La decisione arriva dopo nuovi accertamenti disposti dal gip che escludono i maltrattamenti in una famiglia della Gallura.
La procedura di Codice Rosso scattata in seguito alla denuncia, da parte di un 90enne residente in Gallura nei confronti della figlia per presunti maltrattamenti. Querela poi ritirata dallo stesso genitore, si è chiusa con la revoca dell’ordinanza che in via cautelare aveva disposto le misure dell’allontanamento dalla casa familiare e il divieto di avvicinamento ai luoghi frequentati dall’uomo.
La ricostruzione dell’accusa.
L’anziano aveva segnalato ai carabinieri una serie di episodi che riteneva rappresentare maltrattamenti in famiglia. Aveva riferito che le tensioni con la figlia andavano avanti da circa un anno e che in alcune occasioni si era sentito minacciato. Il giorno dopo, però, l’uomo aveva ritirato la querela, mentre l’indagine era comunque proseguita per la procedura prevista dal Codice Rosso.
Le indagini.
Il giudice per le indagini preliminari del Tribunale di Tempio Pausania aveva quindi disposto una misura cautelare che prevedeva l’allontanamento della donna dalla casa familiare e il divieto di avvicinamento ai luoghi frequentati dal padre. Si tratta della tutela immediata prevista per queste situazioni. Disponendo, nel contempo, indagini di polizia giudiziaria e l’audizione della donna accusata.
La difesa della donna.
La donna era stata dunque ascoltata dagli inquirenti e aveva ricostruito ogni fase del rapporto con il padre, rispondendo alle domande e chiarendo i passaggi contestati “con pacatezza e coerenza”, si legge nell’ordinanza. Fornendo una versione dei fatti con una versione diversa ritenuta dal giudice “attendibile”. Sono stati sentiti anche alcuni testimoni, che hanno fornito una lettura diversa dei fatti alla base della denuncia. Il medico curante ha sottolineato che alcune echimosi presenti nel corpo dell’anziano sarebbero dovute alla terapia a cui è sottoposto l’uomo, che prevede anche degli anticoagulanti.
I testimoni.
Dalla testimonianza dell’ex medico curante è emerso, invece, che lo stesso sarebbe stato a conoscenza della predisposizione caratteriale del 90enne ad “andare in escandescenza molto facilmente“. Nell’ordinanza di revoca, si dà atto anche di un clima familiare teso, anche per alcune pendenze civilistiche tra la donna accusata e suo fratello, e per la particolare reticenza del 90enne ad accettare le raccomandazioni della figlia in merito alla dieta e alle cure che l’uomo deve rispettare per prescrizione medica.
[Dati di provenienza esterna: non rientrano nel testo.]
This is an optimization exercise on Yosys and OpenROAD, whose aim is small area, a short achievable clock period and few clock cycles per item, not a production implementation.
At most, simulation tests tie the RTL to the original design; equivalence was not proved.
Function not checked in runs 4 and 5: the RTL went through the layout flow alone.
Power figures rest on the tool's default switching activity, not on a simulated workload.

--- flow/standard.sh ---
#!/bin/bash
# synth_recipe.tcl (not shown) runs the flow's synth.tcl, then flattens the netlist and writes it again
# the make line also repeats each setting of config.mk as NAME=value (left out here)
make -C /OpenROAD-flow-scripts/flow DESIGN_CONFIG=/design/flow/config.mk WORK_HOME=/design/flow/orfs CLKGATE_MAP_FILE= SYNTH_SCRIPT=/design/flow/synth_recipe.tcl "${@:-finish}"
--- flow/flow/run.sh ---
#!/bin/bash
# The standard layout (the standard.sh: standard synthesis, floorplan, place, CTS, route),
# with one change: the port buffers that placement inserts are plain buffers
# (sky130_fd_sc_hd__buf_1) rather than the delay cells buffer_ports picks by default.
# Every port still gets its own buffer. make's full output goes to standard.log; each
# ORFS step's own log is under orfs/logs/.
set -euo pipefail
export BUFFER_PORTS_ARGS="-buffer_cell sky130_fd_sc_hd__buf_1"
bash standard.sh > standard.log 2>&1
--- flow/constraint.sdc ---
create_clock -name core_clock -period 6.0 [get_ports {clk}]
set_input_delay 1.2000 -clock core_clock [delete_from_list [all_inputs] [get_ports {clk}]]
set_output_delay 1.2000 -clock core_clock [all_outputs]
set_load 0.01 [all_outputs]
--- flow/design.v ---
`timescale 1ns/1ps
package query_pkg;
	localparam int NUM_PRED  = 8;       
	localparam int COL_W     = 32;
	localparam int BEAT_W    = 256;
	localparam int SEL_W     = $clog2(NUM_PRED);
	localparam int PRED_W    = 48;      
	localparam int TABLE_W   = 2 ** NUM_PRED;
	localparam int CNT_W     = 32;      
	localparam int REC_W     = NUM_PRED * COL_W;
	localparam int PREDS_LO  = 5;
	localparam int PREDS_HI  = NUM_PRED - PREDS_LO;
	localparam int CFG_W     = COL_W + SEL_W + 3;
	localparam int CHUNK_W   = 8;
	localparam int NUM_CHUNK = COL_W / CHUNK_W;
	localparam logic [7:0] OP_EQ = 8'd0;
	localparam logic [7:0] OP_NE = 8'd1;
	localparam logic [7:0] OP_LT = 8'd2;
	localparam logic [7:0] OP_GT = 8'd3;
	localparam logic [7:0] OP_LE = 8'd4;
	localparam logic [7:0] OP_GE = 8'd5;
	localparam int OP_LSB    = 0;
	localparam int COL_LSB   = 8;
	localparam int VALUE_LSB = 16;
endpackage
`timescale 1ns/1ps
module predicate_unit
(
	input  logic [query_pkg::CFG_W-1:0]     cfg,
	input  logic [query_pkg::REC_W-1:0]     rec,
	output logic [query_pkg::NUM_CHUNK-1:0] eq,
	output logic [query_pkg::NUM_CHUNK-1:0] lt
);
	localparam int COL_W     = query_pkg::COL_W;
	localparam int NUM_PRED  = query_pkg::NUM_PRED;
	localparam int CHUNK_W   = query_pkg::CHUNK_W;
	localparam int NUM_CHUNK = query_pkg::NUM_CHUNK;
	logic [COL_W-1:0]    value;
	logic [query_pkg::SEL_W-1:0] col;
	logic [COL_W-1:0]    col_val;
	assign value = cfg[0 +: COL_W];
	assign col   = cfg[COL_W +: query_pkg::SEL_W];
	assign col_val = rec[col*COL_W +: COL_W];
	for (genvar k = 0; k < NUM_CHUNK; k++)
	begin : g_chunk
		assign eq[k] = (col_val[k*CHUNK_W +: CHUNK_W] == value[k*CHUNK_W +: CHUNK_W]);
		assign lt[k] = (col_val[k*CHUNK_W +: CHUNK_W] <  value[k*CHUNK_W +: CHUNK_W]);
	end
endmodule
`timescale 1ns/1ps
module match_lookup
(
	input  logic                                              clk,
	input  logic                                              rst,
	input  logic                                              in_valid,
	input  logic                                              in_last,
	input  logic [query_pkg::NUM_PRED*query_pkg::NUM_CHUNK-1:0] eq,
	input  logic [query_pkg::NUM_PRED*query_pkg::NUM_CHUNK-1:0] lt,
	input  logic [query_pkg::NUM_PRED*query_pkg::CFG_W-1:0]   cfgs,
	input  logic [query_pkg::TABLE_W-1:0]                     table_bits,
	output logic                                              match_valid,
	output logic                                              match,
	output logic                                              query_done
);
	localparam int NUM_PRED  = query_pkg::NUM_PRED;
	localparam int NUM_CHUNK = query_pkg::NUM_CHUNK;
	localparam int CFG_W     = query_pkg::CFG_W;
	localparam int FLAG_LSB  = query_pkg::COL_W + query_pkg::SEL_W;
	localparam int LO_W  = NUM_PRED / 2;
	localparam int NUM_HI = 2 ** (NUM_PRED - LO_W);
	logic [NUM_PRED-1:0]        hits;
	logic [NUM_HI-1:0]          part;
	logic [NUM_HI-1:0]          part_r;
	logic [NUM_PRED-LO_W-1:0]   hi_r;
	logic                       valid_r;
	logic                       last_r;
	always_comb
	begin
		for (int p = 0; p < NUM_PRED; p++)
		begin
			logic e;
			logic l;
			e = 1'b1;
			l = 1'b0;
			for (int k = NUM_CHUNK - 1; k >= 0; k--)
			begin
				l = l | (e & lt[p*NUM_CHUNK + k]);
				e = e & eq[p*NUM_CHUNK + k];
			end
			hits[p] = ((cfgs[p*CFG_W + FLAG_LSB] & e) | (cfgs[p*CFG_W + FLAG_LSB + 1] & l)) ^
				cfgs[p*CFG_W + FLAG_LSB + 2];
		end
	end
	always_comb
	begin
		for (int j = 0; j < NUM_HI; j++)
			part[j] = table_bits[j*(2**LO_W) + hits[LO_W-1:0]];
	end
	always_ff @(posedge clk or negedge rst)
	begin
		if (!rst)
		begin
			valid_r     <= 1'b0;
			last_r      <= 1'b0;
			match_valid <= 1'b0;
			query_done  <= 1'b0;
		end
		else
		begin
			valid_r     <= in_valid;
			last_r      <= in_last;
			match_valid <= valid_r;
			query_done  <= valid_r && last_r;
		end
	end
	always_ff @(posedge clk)
	begin
		part_r <= part;
		hi_r   <= hits[NUM_PRED-1:LO_W];
		match  <= part_r[hi_r];
	end
endmodule
`timescale 1ns/1ps
module query_controller
(
	input  logic                                         clk,
	input  logic                                         rst,
	input  logic                                         cmd_pending,
	input  logic [query_pkg::BEAT_W-1:0]                 para_data,
	input  logic                                         rec_valid,
	output logic                                         para_rd,
	output logic                                         cmd_ack,
	output logic                                         query_active,
	output logic [query_pkg::NUM_PRED*query_pkg::CFG_W-1:0] cfgs,
	output logic [query_pkg::TABLE_W-1:0]                table_bits,
	output logic                                         stage_valid,
	output logic                                         stage_last
);
	localparam int PRED_W   = query_pkg::PRED_W;
	localparam int PREDS_LO = query_pkg::PREDS_LO;
	localparam int PREDS_HI = query_pkg::PREDS_HI;
	localparam int CNT_W    = query_pkg::CNT_W;
	localparam int TABLE_W  = query_pkg::TABLE_W;
	localparam int CFG_W    = query_pkg::CFG_W;
	localparam int COL_W    = query_pkg::COL_W;
	localparam int SEL_W    = query_pkg::SEL_W;
	logic [1:0]       beat;        
	logic             active;      
	logic             tail;        
	logic [CNT_W-1:0] cnt;         
	logic             accept;
	logic             pop_last;
	logic [1:0]       beat_n;
	logic             active_n;
	logic             tail_n;
	logic             fifo_ok_n;
	logic             can_pop_n;
	logic             rd_n;
	logic [3:0]       load;        
	function automatic logic [CFG_W-1:0] decode(input logic [PRED_W-1:0] p);
		logic [7:0] op;
		logic [7:0] col;
		logic       ok;
		logic       e;
		logic       l;
		logic       i;
		op  = p[query_pkg::OP_LSB +: 8];
		col = p[query_pkg::COL_LSB +: 8];
		ok  = (col < 8'(query_pkg::NUM_PRED)) && (op <= query_pkg::OP_GE);
		e   = ok && (op == query_pkg::OP_EQ || op == query_pkg::OP_NE ||
			op == query_pkg::OP_GT || op == query_pkg::OP_LE);
		l   = ok && (op == query_pkg::OP_LT || op == query_pkg::OP_GT ||
			op == query_pkg::OP_LE || op == query_pkg::OP_GE);
		i   = ok && (op == query_pkg::OP_NE || op == query_pkg::OP_GT ||
			op == query_pkg::OP_GE);
		decode = {i, l, e, col[SEL_W-1:0], p[query_pkg::VALUE_LSB +: COL_W]};
	endfunction
	assign query_active = active;
	assign accept       = rec_valid && active;
	assign pop_last     = para_rd && (beat == 2'd3);
	always_comb
	begin
		beat_n   = para_rd ? beat + 2'd1 : beat;
		active_n = active;
		tail_n   = tail;
		if (accept && tail)
		begin
			active_n = 1'b0;
			tail_n   = 1'b0;
		end
		else if (accept && (cnt == CNT_W'(2)))
			tail_n = 1'b1;
		if (pop_last)
		begin
			active_n = 1'b1;
			tail_n   = (cnt == CNT_W'(1));
		end
	end
	assign fifo_ok_n = (beat_n != 2'd0) || (cmd_pending && !pop_last);
	always_comb
	begin
		case (beat_n)
			2'd0:    can_pop_n = !active_n || tail_n;    
			2'd1:    can_pop_n = !active_n;              
			default: can_pop_n = 1'b1;
		endcase
	end
	assign rd_n = fifo_ok_n && can_pop_n;
	always_ff @(posedge clk or negedge rst)
	begin
		if (!rst)
		begin
			load        <= 4'd0;
			beat        <= 2'd0;
			active      <= 1'b0;
			tail        <= 1'b0;
			para_rd     <= 1'b0;
			cmd_ack     <= 1'b0;
			stage_valid <= 1'b0;
			stage_last  <= 1'b0;
		end
		else
		begin
			beat        <= beat_n;
			active      <= active_n;
			tail        <= tail_n;
			para_rd     <= rd_n;
			for (int b = 0; b < 4; b++)
				load[b] <= rd_n && (beat_n == 2'(b));
			cmd_ack     <= pop_last;
			stage_valid <= accept;
			stage_last  <= accept && tail;
		end
	end
	always_ff @(posedge clk)
	begin
		if (load[0])
			cnt <= para_data[CNT_W-1:0];
		else if (accept && !tail)
			cnt <= cnt - CNT_W'(1);
	end
	always_ff @(posedge clk)
	begin
		if (load[1])
			table_bits <= para_data[TABLE_W-1:0];
		if (load[2])
		begin
			for (int i = 0; i < PREDS_LO; i++)
				cfgs[i*CFG_W +: CFG_W] <= decode(para_data[i*PRED_W +: PRED_W]);
		end
		if (load[3])
		begin
			for (int i = 0; i < PREDS_HI; i++)
				cfgs[(PREDS_LO+i)*CFG_W +: CFG_W] <= decode(para_data[i*PRED_W +: PRED_W]);
		end
	end
endmodule
`timescale 1ns/1ps
module query_filter
(
	input  logic              clk,
	input  logic              rst,
	input  logic              cmd_pending,
	input  logic [query_pkg::BEAT_W-1:0] para_data,
	output logic              para_rd,
	output logic              cmd_ack,
	input  logic              rec_valid,
	input  logic [query_pkg::REC_W-1:0] rec_data,
	output logic              query_active,
	output logic              match_valid,
	output logic              match,
	output logic              query_done
);
	logic [query_pkg::NUM_PRED*query_pkg::CFG_W-1:0] cfgs;
	logic [query_pkg::TABLE_W-1:0] table_bits;
	logic                stage_valid;
	logic                stage_last;
	logic [query_pkg::NUM_PRED*query_pkg::NUM_CHUNK-1:0] eq;
	logic [query_pkg::NUM_PRED*query_pkg::NUM_CHUNK-1:0] lt;
	logic [query_pkg::NUM_PRED*query_pkg::NUM_CHUNK-1:0] eq_r;
	logic [query_pkg::NUM_PRED*query_pkg::NUM_CHUNK-1:0] lt_r;
	query_controller u_ctrl
	(
		.clk          (clk),
		.rst          (rst),
		.cmd_pending  (cmd_pending),
		.para_data    (para_data),
		.rec_valid    (rec_valid),
		.para_rd      (para_rd),
		.cmd_ack      (cmd_ack),
		.query_active (query_active),
		.cfgs         (cfgs),
		.table_bits   (table_bits),
		.stage_valid  (stage_valid),
		.stage_last   (stage_last)
	);
	for (genvar g = 0; g < query_pkg::NUM_PRED; g++)
	begin : g_pred
		predicate_unit u_pred
		(
			.cfg (cfgs[g*query_pkg::CFG_W +: query_pkg::CFG_W]),
			.rec (rec_data),
			.eq  (eq[g*query_pkg::NUM_CHUNK +: query_pkg::NUM_CHUNK]),
			.lt  (lt[g*query_pkg::NUM_CHUNK +: query_pkg::NUM_CHUNK])
		);
	end
	always_ff @(posedge clk)
	begin
		eq_r <= eq;
		lt_r <= lt;
	end
	match_lookup u_lookup
	(
		.clk          (clk),
		.rst          (rst),
		.in_valid     (stage_valid),
		.in_last      (stage_last),
		.eq           (eq_r),
		.lt           (lt_r),
		.cfgs         (cfgs),
		.table_bits   (table_bits),
		.match_valid  (match_valid),
		.match        (match),
		.query_done   (query_done)
	);
endmodule
--- flow/config.mk ---
export PLATFORM = sky130hd
export DESIGN_NAME = query_filter
export DESIGN_NICKNAME = query_filter
export VERILOG_FILES = /design/flow/design.v
export SDC_FILE = /design/flow/constraint.sdc
export NUM_CORES = 4
export LEC_CHECK = 0
export CAP_MARGIN = 20
export CORE_MARGIN = 2
export CORE_UTILIZATION = 40
export SETUP_SLACK_MARGIN = 3.5
export SLEW_MARGIN = 20
export TNS_END_PERCENT = 25
==> qor.tcl, run 1 <==
set qor(met2WireLength_um) 84600
set qor(path_common_cell) {sky130_fd_sc_hd__buf_12}
set qor(placement_rows) 122
set qor(detailroute.wirelength.met3_um) 22600
set qor(powerDensity_nw_per_um2) 204
set qor(grt.overflow.total) 0
set qor(clock_sink_count) 693
set qor(crit_path_max_fanout) 6
set qor(place.port_buffers) 521
set qor(dpl.hpwl_um) 119000
set qor(fin_ws_ns) 3.20
set qor(layout_common_cells) {sky130_fd_sc_hd__edfxtp_1, sky130_fd_sc_hd__mux4_2, sky130_fd_sc_hd__buf_1}
set qor(area_growth_syn_to_layout_pct) 28.4
set qor(hold_violations) 0
set qor(timing.slew.headroom) 0.234
set qor(detail_route.wirelength_um) 184000
set qor(leakagePower_nw) 20.6
set qor(syn_inst) 2864
set qor(period_minus_slack_ns) 2.80
set qor(worst_setup_hold_path_clk_slew_ns) 0.06
set qor(synthesis.area_per_instance_sq_um) 15.6
set qor(maxCapViolCount) 0
set qor(crit_chain) {buf_12 > buf_16 > buf_4 > buf_12 > mux4_2 > mux2_4 > ha_4 > nor2b_1 > o21ai_1 > nand2b_1 > a21oi_2 > nor2_1 > a211oi_2}
set qor(post_drt_wl_per_cell_um) 35.3
set qor(drc_errors) 0
set qor(fp.dieArea_sq_um) 114000
set qor(detail-route-antenna-nets) 0
set qor(seq_area_frac_synth) 0.445
set qor(antenna_found_initial) 57
set qor(num_vias) 33091
set qor(most_common_cell_after_layout_fill_and_taps_aside) {sky130_fd_sc_hd__edfxtp_1}
set qor(min_period_over_period) 0.466
set qor(clock_tree.root_cell) {sky130_fd_sc_hd__clkbuf_16}
set qor(synth_top_flop_cell) {sky130_fd_sc_hd__edfxtp_1}
set qor(ir_worst_vdd_uv) 181
set qor(worst_hold_path_type) {flip-flop to flip-flop}
set qor(async_flop_share) 0.0231
set qor(route.top_layer_used) {met5}
set qor(postSynthRegisterBits) 693
set qor(viasPerCell) 6.35
set qor(syn-cell-area_sq_um) 44700
set qor(wirelength_met1_um) 65900
set qor(yosys_warnings) 3
set qor(timing.critical_path.from_type) {flip-flop}
set qor(drt_iter0_drc) 4110
set qor(final_layout_size_suffix_gt1_frac) 0.406
set qor(r2r_slack_ns) 3.20
set qor(crit_slowest_cell) {sky130_fd_sc_hd__mux4_2}
set qor(grt_setup_unrepaired) {true}
set qor(final-setup-viol-count) 0
set qor(worst_r2r_start) {u_ctrl.cfgs[298]}
set qor(num-nets-final) 4399
set qor(fmaxAchievable_mhz) 358
set qor(hold_start) {u_ctrl.stage_valid}
set qor(clock_path_buffers) 3
set qor(synth_nets) 3640
set qor(cts_inserted_buffers) 81
set qor(hold_slack_ns) 0.355
set qor(pre_cts_ws_ns) 2.07
set qor(report.final.slew_viol_count) 0
set qor(critical_path_arrival_ns) 3.35
set qor(timing.clock.skew_ns) 0.0400
set qor(kind_of_end_point_of_the_critical_path) {flip-flop}
set qor(max_slew.worst_pin.slew_ns) 1.15
set qor(aggregate_negative_setup_slack_ns) 0
set qor(status) {finished clean}
set qor(largest_net_degree_at_the_start_of_global_routing) 162
set qor(crit_required_ns) 6.56
set qor(synth.distinct_cells) 58
set qor(finalWeightedCongestion) 0.918
set qor(core_area_sq_um) 111000
set qor(critical_path_s_largest_stage_delay_ns) 0.43
set qor(origin_of_the_worst_setup_path) {u_ctrl.cfgs[298]}
set qor(track_usage) 0.316
set qor(drt-pass1-iter-count) 5
set qor(first_global_vias) 32903
set qor(count_of_flip_flops_with_a_built_in_enable_after_synthesis) 592
set qor(global_route_wire_length_before_repair_um) 254000
set qor(setup.worst_path.class) {flip-flop to flip-flop}
set qor(clock_tree.htree_level_count) 3
set qor(insertion_delay_ns) 0.67
set qor(tritoncts) {yes}
set qor(die_h_um) 338
set qor(initial_utilization) 0.404
set qor(die_x_extent_um) 338
set qor(io_pins) 522
## layout make-up
type	instances	area (sq um)
multi-input combinational	1770	25300
sequential	693	19900
fill	9278	53300
clock inverter	41	385
inverter	234	878
timing repair buffer	843	6730
antenna	35	87.6
clock buffer	107	2210
tap	1488	1860
## worst paths after layout
check                           depth (start not counted)                to
worst max-delay path                                   13          lt_r[29]
worst min-delay path                                    0  u_lookup.valid_r
worst max register to register                         13          lt_r[29]
worst min register to register                          0  u_lookup.valid_r
max in group asynchronous                               1    u_ctrl.load[1]
min in group asynchronous                               1    u_ctrl.para_rd
## cells in the mapped netlist (66+ instances only)
library cell	count	area, sq um
sky130_fd_sc_hd__clkbuf_1	102	383
sky130_fd_sc_hd__dfxtp_1	85	1700
sky130_fd_sc_hd__a21o_1	70	526
sky130_fd_sc_hd__edfxtp_1	592	17800
sky130_fd_sc_hd__inv_1	234	878
sky130_fd_sc_hd__ha_1	260	3250
sky130_fd_sc_hd__mux2_2	224	2520
sky130_fd_sc_hd__nand4_1	69	432
sky130_fd_sc_hd__nor2_1	106	398
sky130_fd_sc_hd__mux4_2	581	13100
sky130_fd_sc_hd__nand2_1	66	248
## metal layers
layer	vias up	GRT usage
met5	-	0
met4	54	0.161
met3	486	0.105
met2	2202	0.488
met1	16985	0.395
li1	13364	-
## logic make-up after synthesis
family                   after synthesis  synth area share
AO/OA/AOI/OAI                        276            0.0410
buffers and inverters                401            0.0348
adder cells (fa/ha/maj)              260            0.0728
flip-flops                           693             0.445
AND/OR/NAND/NOR                      360            0.0424
XOR/XNOR                              36           0.00723
multiplexers                         838             0.357
## per-stage QoR
| stage | cells | instance area, sq um | util | power [mW] |
|---|---|---|---|---|
| 2_1_floorplan | 2864 | 44700 | - | 6.01 |
| 3_3_place_gp | 4771 | 48500 | 0.439 | 6.60 |
| 3_5_place_dp | 4771 | 48500 | 0.439 | 6.62 |
| 4_1_cts | 5120 | 55700 | 0.504 | 11.7 |
| 5_1_grt | 5184 | 57300 | 0.518 | 12.0 |
| 6_report | 5211 | 57300 | 0.518 | 11.7 |
## worst max-delay path, delay by kind of cell, from the launching register on
kind / cells / cell delay [ns]
DFF: 1 / 0.41
buffers and inverters: 4 / 0.60
AOI/OAI and AO/OA: 3 / 0.43
adders and majority gates: 1 / 0.22
muxes: 2 / 0.75
and+or+nand+nor: 3 / 0.28
## what timing repair did
item                                    in CTS  in global routing
endpoints found under the setup margin      95                 89
pin swaps                                   84                 68
buffers inserted                           162                 47
hold endpoints to repair                     0                  0
hold buffers                                 0                  0
gates cloned                                39                  9
resized for setup                          399                176
## state kept, by name, indices dropped and copies added (netlist names), 2 cells and up
register and flops:
u_ctrl.cnt 32, u_ctrl.table_bits 256, u_ctrl.beat 2, u_lookup.hi_r 4, u_lookup.part_r 16, eq_r 32, u_ctrl.cfgs 304, u_ctrl.load 4
lt_r 32
## power breakdown
| part | switching (mW) | internal [mW] |
|---|---|---|
| combinational | 0.753 | 0.685 |
| clock | 2.12 | 2.82 |
| sequential | 0.0423 | 5.26 |
Testbench counts, summed over its fixed seeds: cycles 14,439, items 13,240.
==> inputs of run 2 (changes only) <==
--- a/flow/config.mk
+++ b/flow/config.mk
@@ -10,4 +10,4 @@
 export CORE_UTILIZATION = 40
 export SETUP_SLACK_MARGIN = 3.5
 export SLEW_MARGIN = 20
-export TNS_END_PERCENT = 25
+export TNS_END_PERCENT = 1
==> run 2 against run 1 <==
Still clean. Die area unchanged. Area after synthesis unchanged. Cell area decreased by 4.8%. Sequential cell count unchanged. Non-clock buffer count decreased by 88. Sequential share of layout area increased by 1.8 points. Clock-buffer cell count unchanged. Cell count decreased by 1.8%. Fmax increased by 0.75%. Critical endpoint is now lt_r[2]. Largest cell class unchanged. Largest power group unchanged.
La revoca dell’ordinanza: nella famiglia della Gallura solo tensione familiare, non maltrattamenti.
Le nuove informazioni, unite agli accertamenti disposti dal giudice e alle indagini difensive predisposte dall’avvocato Antonello Desini, hanno permesso di esaminare meglio la dinamica familiare e di valutare il quadro complessivo. Inducendo il magistrato a “non ritenere pienamente attendibili” le dichiarazioni dell’uomo e del fratello della donna accusata, ritenuta, al contrario, pienamente attendibile. Alla luce di questi elementi, il gip ha ritenuto che non sussistessero più i presupposti per mantenere la misura cautelare, disponendone la revoca.